Using the records below, count the lines containing "under" and give only the total.

Source records:
»»

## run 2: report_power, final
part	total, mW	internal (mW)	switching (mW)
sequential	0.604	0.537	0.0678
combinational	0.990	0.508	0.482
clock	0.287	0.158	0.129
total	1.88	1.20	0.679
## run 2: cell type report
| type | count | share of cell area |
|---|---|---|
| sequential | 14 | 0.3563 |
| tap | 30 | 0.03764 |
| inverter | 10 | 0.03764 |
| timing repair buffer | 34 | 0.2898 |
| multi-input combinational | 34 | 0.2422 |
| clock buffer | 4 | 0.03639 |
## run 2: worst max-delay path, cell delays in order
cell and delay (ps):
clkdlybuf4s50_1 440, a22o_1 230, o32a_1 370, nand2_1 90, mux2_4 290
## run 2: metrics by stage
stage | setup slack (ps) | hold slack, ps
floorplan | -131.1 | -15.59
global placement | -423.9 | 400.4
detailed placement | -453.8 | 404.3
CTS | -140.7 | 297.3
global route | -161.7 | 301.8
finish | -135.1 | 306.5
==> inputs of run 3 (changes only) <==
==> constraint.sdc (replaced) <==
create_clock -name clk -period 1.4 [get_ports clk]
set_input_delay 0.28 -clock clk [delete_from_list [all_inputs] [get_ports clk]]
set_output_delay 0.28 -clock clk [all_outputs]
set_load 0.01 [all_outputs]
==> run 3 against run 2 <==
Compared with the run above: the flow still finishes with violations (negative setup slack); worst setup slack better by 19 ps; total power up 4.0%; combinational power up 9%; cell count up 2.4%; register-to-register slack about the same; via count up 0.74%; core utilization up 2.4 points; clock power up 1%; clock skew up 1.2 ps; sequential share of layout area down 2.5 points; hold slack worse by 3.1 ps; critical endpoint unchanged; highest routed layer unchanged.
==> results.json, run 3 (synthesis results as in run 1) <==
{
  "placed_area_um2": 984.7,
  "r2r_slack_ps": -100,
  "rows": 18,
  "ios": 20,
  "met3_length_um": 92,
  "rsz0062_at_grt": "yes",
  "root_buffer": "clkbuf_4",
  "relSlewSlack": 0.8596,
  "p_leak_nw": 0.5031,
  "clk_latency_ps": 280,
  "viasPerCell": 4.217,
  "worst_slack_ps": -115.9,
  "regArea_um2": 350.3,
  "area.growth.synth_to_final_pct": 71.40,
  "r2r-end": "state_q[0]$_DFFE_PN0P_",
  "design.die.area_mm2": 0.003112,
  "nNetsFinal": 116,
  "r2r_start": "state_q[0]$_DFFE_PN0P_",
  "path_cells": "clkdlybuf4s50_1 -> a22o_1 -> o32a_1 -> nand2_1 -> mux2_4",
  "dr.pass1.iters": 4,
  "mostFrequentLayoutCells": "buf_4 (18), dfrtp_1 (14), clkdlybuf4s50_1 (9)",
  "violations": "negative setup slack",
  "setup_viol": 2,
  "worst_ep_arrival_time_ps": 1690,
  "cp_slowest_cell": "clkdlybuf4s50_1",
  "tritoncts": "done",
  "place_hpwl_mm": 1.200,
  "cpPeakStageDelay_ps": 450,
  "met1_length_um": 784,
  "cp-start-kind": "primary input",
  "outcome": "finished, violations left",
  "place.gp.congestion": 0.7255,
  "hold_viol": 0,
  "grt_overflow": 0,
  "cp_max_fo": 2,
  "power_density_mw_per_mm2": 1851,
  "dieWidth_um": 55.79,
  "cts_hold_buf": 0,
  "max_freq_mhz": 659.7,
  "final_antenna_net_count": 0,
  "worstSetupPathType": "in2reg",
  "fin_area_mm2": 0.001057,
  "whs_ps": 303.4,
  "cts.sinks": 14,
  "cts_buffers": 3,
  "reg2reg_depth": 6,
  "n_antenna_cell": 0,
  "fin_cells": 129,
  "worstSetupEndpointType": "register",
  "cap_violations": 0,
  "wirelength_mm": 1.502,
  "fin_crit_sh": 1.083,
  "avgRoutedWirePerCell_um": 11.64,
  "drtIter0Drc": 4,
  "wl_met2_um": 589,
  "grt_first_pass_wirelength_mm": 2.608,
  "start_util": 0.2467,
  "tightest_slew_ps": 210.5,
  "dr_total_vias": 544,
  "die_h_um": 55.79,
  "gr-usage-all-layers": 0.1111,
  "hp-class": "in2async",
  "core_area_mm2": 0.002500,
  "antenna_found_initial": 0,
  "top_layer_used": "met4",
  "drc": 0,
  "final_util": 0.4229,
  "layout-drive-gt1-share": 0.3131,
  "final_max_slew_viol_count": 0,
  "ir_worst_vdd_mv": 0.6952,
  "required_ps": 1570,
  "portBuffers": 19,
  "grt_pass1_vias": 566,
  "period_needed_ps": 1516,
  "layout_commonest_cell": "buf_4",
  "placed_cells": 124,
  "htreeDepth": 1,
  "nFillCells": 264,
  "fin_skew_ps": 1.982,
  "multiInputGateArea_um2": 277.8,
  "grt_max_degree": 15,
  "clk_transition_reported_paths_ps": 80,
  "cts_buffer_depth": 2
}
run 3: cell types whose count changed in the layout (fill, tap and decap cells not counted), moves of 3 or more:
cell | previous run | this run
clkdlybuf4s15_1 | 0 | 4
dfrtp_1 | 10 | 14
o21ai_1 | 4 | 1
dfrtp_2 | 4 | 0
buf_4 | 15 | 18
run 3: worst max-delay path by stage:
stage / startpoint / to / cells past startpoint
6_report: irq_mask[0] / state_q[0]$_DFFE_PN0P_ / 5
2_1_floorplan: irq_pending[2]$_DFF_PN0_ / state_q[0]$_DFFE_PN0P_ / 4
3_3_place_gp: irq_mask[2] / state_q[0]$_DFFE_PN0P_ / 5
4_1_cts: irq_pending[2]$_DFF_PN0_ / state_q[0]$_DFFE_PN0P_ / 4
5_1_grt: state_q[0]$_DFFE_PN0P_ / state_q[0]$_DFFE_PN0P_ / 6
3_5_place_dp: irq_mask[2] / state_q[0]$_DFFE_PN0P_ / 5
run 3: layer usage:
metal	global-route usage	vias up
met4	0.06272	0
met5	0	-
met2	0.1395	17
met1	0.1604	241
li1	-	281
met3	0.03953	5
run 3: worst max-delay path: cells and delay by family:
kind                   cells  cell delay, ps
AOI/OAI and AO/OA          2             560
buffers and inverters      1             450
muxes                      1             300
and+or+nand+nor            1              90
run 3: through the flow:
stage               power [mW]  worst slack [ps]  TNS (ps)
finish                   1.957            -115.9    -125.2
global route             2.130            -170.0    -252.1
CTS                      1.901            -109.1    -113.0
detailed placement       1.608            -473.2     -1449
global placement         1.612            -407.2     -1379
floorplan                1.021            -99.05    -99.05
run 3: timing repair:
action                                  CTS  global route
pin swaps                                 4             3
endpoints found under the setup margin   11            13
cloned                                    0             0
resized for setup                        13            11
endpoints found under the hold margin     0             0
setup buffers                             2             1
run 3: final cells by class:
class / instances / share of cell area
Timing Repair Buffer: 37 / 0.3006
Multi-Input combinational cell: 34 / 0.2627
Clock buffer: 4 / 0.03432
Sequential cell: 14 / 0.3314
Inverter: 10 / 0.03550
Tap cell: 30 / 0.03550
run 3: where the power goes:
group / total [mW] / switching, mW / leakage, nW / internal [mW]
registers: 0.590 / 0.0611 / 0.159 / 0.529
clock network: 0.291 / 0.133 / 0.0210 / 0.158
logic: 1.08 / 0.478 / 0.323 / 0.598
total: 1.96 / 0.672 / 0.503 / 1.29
===== src/rtl/transpose_pingpong_ctrl.sv =====
// Ping-pong transpose RAM controller: fills one bank row-major from the input stream
// while the other, already full bank is read column-major and streamed out.
module transpose_pingpong_ctrl #(
    parameter int DATA_WIDTH = 10,
    parameter int N          = 8,
    localparam int AW        = $clog2(2*N*N)
) (
    input  logic                  clk,
    input  logic                  rst_n,
    input  logic                  in_valid,
    input  logic [DATA_WIDTH-1:0] in_data,
    output logic                  in_ready,
    output logic                  wr_en,
    output logic [AW-1:0]         wr_addr,
    output logic [DATA_WIDTH-1:0] wr_data,
    output logic                  rd_en,
    output logic [AW-1:0]         rd_addr,
    input  logic [DATA_WIDTH-1:0] rd_data,
    output logic                  out_valid,
    output logic [DATA_WIDTH-1:0] out_data,
    output logic                  out_last,
    input  logic                  out_ready
);

    localparam int            CW         = (N > 1) ? $clog2(N) : 1;
    localparam logic [CW-1:0] LAST_IDX   = CW'(N - 1);
    localparam logic [CW-1:0] ONE        = CW'(1);
    localparam logic [AW-1:0] BANK_OFS   = AW'(N * N);
    localparam logic [AW-1:0] ROW_STRIDE = AW'(N);

    typedef enum logic {IDLE, READ} rstate_t;

    rstate_t       rstate_reg, rstate_next;
    logic          wsel_reg, wsel_next;
    logic          rsel_reg, rsel_next;
    logic [1:0]    bank_full_reg, bank_full_next;
    logic [1:0]    bank_set, bank_clr;
    logic [CW-1:0] wr_reg, wr_next, wc_reg, wc_next;
    logic [CW-1:0] rr_reg, rr_next, rc_reg, rc_next;
    logic          out_valid_reg, out_valid_next;
    logic          out_last_reg, out_last_next;
    logic          wr_fire, wr_last, rd_fire, rd_last;

    // Write side is purely combinational off the registered bank flags.
    assign in_ready = !bank_full_reg[wsel_reg];
    assign wr_fire  = in_valid & in_ready;
    assign wr_last  = (wr_reg == LAST_IDX) && (wc_reg == LAST_IDX);
    assign wr_en    = wr_fire;
    assign wr_data  = in_data;
    assign wr_addr  = (wsel_reg ? BANK_OFS : '0) + AW'(wr_reg) * ROW_STRIDE + AW'(wc_reg);

    // A new read is issued only when the output register is empty or draining.
    assign rd_fire  = (rstate_reg == READ) && (!out_valid_reg || out_ready);
    assign rd_last  = (rr_reg == LAST_IDX) && (rc_reg == LAST_IDX);
    assign rd_en    = rd_fire;
    assign rd_addr  = (rsel_reg ? BANK_OFS : '0) + AW'(rr_reg) * ROW_STRIDE + AW'(rc_reg);

    assign out_valid = out_valid_reg;
    assign out_last  = out_last_reg;
    assign out_data  = rd_data;

    // Writer and reader always touch different banks, so set and clear never collide.
    generate
        for (genvar gi = 0; gi < 2; gi++) begin : g_bank
            assign bank_set[gi]       = wr_fire && wr_last && (wsel_reg == 1'(gi));
            assign bank_clr[gi]       = rd_fire && rd_last && (rsel_reg == 1'(gi));
            assign bank_full_next[gi] = (bank_full_reg[gi] | bank_set[gi]) & ~bank_clr[gi];
        end
    endgenerate

    always_comb begin
        wr_next   = wr_reg;
        wc_next   = wc_reg;
        wsel_next = wsel_reg;
        if (wr_fire) begin
            if (wr_last) begin
                wr_next   = '0;
                wc_next   = '0;
                wsel_next = !wsel_reg;
            end else if (wc_reg == LAST_IDX) begin
                wc_next = '0;
                wr_next = wr_reg + ONE;
            end else begin
                wc_next = wc_reg + ONE;
            end
        end
    end

    always_comb begin
        rstate_next    = rstate_reg;
        rr_next        = rr_reg;
        rc_next        = rc_reg;
        rsel_next      = rsel_reg;
        out_valid_next = out_valid_reg;
        out_last_next  = out_last_reg;

        // Looking at the updated flags lets a block written this very cycle follow without a bubble.
        case (rstate_reg)
            IDLE:    if (bank_full_reg[rsel_reg]) rstate_next = READ;
            READ:    if (rd_fire && rd_last) rstate_next = bank_full_next[!rsel_reg] ? READ : IDLE;
            default: rstate_next = IDLE;
        endcase

        if (rd_fire) begin
            out_valid_next = 1'b1;
            out_last_next  = rd_last;
            if (rd_last) begin
                rr_next   = '0;
                rc_next   = '0;
                rsel_next = !rsel_reg;
            end else if (rr_reg == LAST_IDX) begin
                rr_next = '0;
                rc_next = rc_reg + ONE;
            end else begin
                rr_next = rr_reg + ONE;
            end
        end else if (out_ready) begin
            out_valid_next = 1'b0;
        end
    end

    always_ff @(posedge clk or negedge rst_n) begin
        if (!rst_n) begin
            rstate_reg    <= IDLE;
            wsel_reg      <= 1'b0;
            rsel_reg      <= 1'b0;
            bank_full_reg <= 2'b00;
            wr_reg        <= '0;
            wc_reg        <= '0;
            rr_reg        <= '0;
            rc_reg        <= '0;
            out_valid_reg <= 1'b0;
            out_last_reg  <= 1'b0;
        end else begin
            rstate_reg    <= rstate_next;
            wsel_reg      <= wsel_next;
            rsel_reg      <= rsel_next;
            bank_full_reg <= bank_full_next;
            wr_reg        <= wr_next;
            wc_reg        <= wc_next;
            rr_reg        <= rr_next;
            rc_reg        <= rc_next;
            out_valid_reg <= out_valid_next;
            out_last_reg  <= out_last_next;
        end
    end

endmodule
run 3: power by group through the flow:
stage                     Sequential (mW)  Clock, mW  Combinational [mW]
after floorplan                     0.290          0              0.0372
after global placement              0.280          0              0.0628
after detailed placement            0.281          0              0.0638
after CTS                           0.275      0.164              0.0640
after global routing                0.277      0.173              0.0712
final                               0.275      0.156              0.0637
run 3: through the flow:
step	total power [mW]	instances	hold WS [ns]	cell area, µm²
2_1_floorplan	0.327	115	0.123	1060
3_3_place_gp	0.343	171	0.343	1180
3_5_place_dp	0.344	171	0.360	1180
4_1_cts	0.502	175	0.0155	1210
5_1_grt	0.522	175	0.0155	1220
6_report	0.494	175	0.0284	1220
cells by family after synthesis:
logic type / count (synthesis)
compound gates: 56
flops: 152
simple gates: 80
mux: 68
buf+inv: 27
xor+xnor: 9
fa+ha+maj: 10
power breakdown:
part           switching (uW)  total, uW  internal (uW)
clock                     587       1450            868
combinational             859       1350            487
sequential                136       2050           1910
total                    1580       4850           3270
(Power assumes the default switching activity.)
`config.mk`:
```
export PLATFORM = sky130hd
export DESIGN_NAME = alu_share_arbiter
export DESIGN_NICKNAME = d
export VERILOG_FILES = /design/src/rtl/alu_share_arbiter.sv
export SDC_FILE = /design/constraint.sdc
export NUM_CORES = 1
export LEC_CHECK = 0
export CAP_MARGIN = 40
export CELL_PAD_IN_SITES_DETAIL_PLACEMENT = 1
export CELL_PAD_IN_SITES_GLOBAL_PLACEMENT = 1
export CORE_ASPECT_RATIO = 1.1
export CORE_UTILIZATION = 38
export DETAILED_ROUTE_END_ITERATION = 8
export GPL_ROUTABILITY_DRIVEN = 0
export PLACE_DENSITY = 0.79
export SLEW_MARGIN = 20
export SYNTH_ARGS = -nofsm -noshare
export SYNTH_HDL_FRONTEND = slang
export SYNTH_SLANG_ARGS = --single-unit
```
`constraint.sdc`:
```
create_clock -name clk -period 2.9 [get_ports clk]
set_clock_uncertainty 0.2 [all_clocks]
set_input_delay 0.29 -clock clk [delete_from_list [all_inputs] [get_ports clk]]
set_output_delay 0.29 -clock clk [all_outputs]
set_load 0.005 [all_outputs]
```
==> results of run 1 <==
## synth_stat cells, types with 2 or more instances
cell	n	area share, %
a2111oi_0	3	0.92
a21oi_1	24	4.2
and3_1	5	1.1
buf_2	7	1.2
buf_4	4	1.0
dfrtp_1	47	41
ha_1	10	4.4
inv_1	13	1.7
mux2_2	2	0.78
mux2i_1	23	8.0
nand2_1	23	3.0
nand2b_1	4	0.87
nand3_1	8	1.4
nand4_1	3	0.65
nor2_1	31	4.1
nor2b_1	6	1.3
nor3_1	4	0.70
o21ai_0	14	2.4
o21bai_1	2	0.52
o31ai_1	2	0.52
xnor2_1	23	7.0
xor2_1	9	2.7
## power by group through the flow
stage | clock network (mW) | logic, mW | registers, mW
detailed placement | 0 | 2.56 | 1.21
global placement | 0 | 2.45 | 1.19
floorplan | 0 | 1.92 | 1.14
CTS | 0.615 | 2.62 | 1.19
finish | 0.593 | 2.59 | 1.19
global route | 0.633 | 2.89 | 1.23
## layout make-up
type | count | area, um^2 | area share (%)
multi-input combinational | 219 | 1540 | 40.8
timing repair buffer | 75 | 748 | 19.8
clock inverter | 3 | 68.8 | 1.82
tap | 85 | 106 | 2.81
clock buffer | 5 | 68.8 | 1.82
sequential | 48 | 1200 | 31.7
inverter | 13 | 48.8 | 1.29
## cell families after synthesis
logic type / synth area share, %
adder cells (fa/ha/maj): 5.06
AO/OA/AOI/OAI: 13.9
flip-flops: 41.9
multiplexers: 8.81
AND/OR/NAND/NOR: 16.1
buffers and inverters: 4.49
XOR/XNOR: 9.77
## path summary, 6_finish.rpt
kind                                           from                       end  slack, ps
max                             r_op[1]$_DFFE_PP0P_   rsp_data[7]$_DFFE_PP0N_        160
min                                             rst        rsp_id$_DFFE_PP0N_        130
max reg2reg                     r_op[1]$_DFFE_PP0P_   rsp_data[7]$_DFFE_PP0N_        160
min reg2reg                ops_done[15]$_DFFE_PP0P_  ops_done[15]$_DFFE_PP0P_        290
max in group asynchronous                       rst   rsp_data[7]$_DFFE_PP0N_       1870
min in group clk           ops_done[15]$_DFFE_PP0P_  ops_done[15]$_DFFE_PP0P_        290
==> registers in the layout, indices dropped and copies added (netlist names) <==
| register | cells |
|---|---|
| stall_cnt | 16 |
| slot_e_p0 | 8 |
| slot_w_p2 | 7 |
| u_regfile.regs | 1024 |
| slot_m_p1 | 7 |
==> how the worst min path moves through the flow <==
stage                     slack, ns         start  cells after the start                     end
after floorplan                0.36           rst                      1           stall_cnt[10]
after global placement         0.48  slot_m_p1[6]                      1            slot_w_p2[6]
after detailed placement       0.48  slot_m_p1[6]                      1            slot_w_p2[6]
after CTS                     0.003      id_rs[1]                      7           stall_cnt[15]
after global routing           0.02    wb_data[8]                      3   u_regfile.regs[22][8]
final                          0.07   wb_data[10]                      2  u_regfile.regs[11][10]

««

◆ **RESPONSE TO THE TASK**
2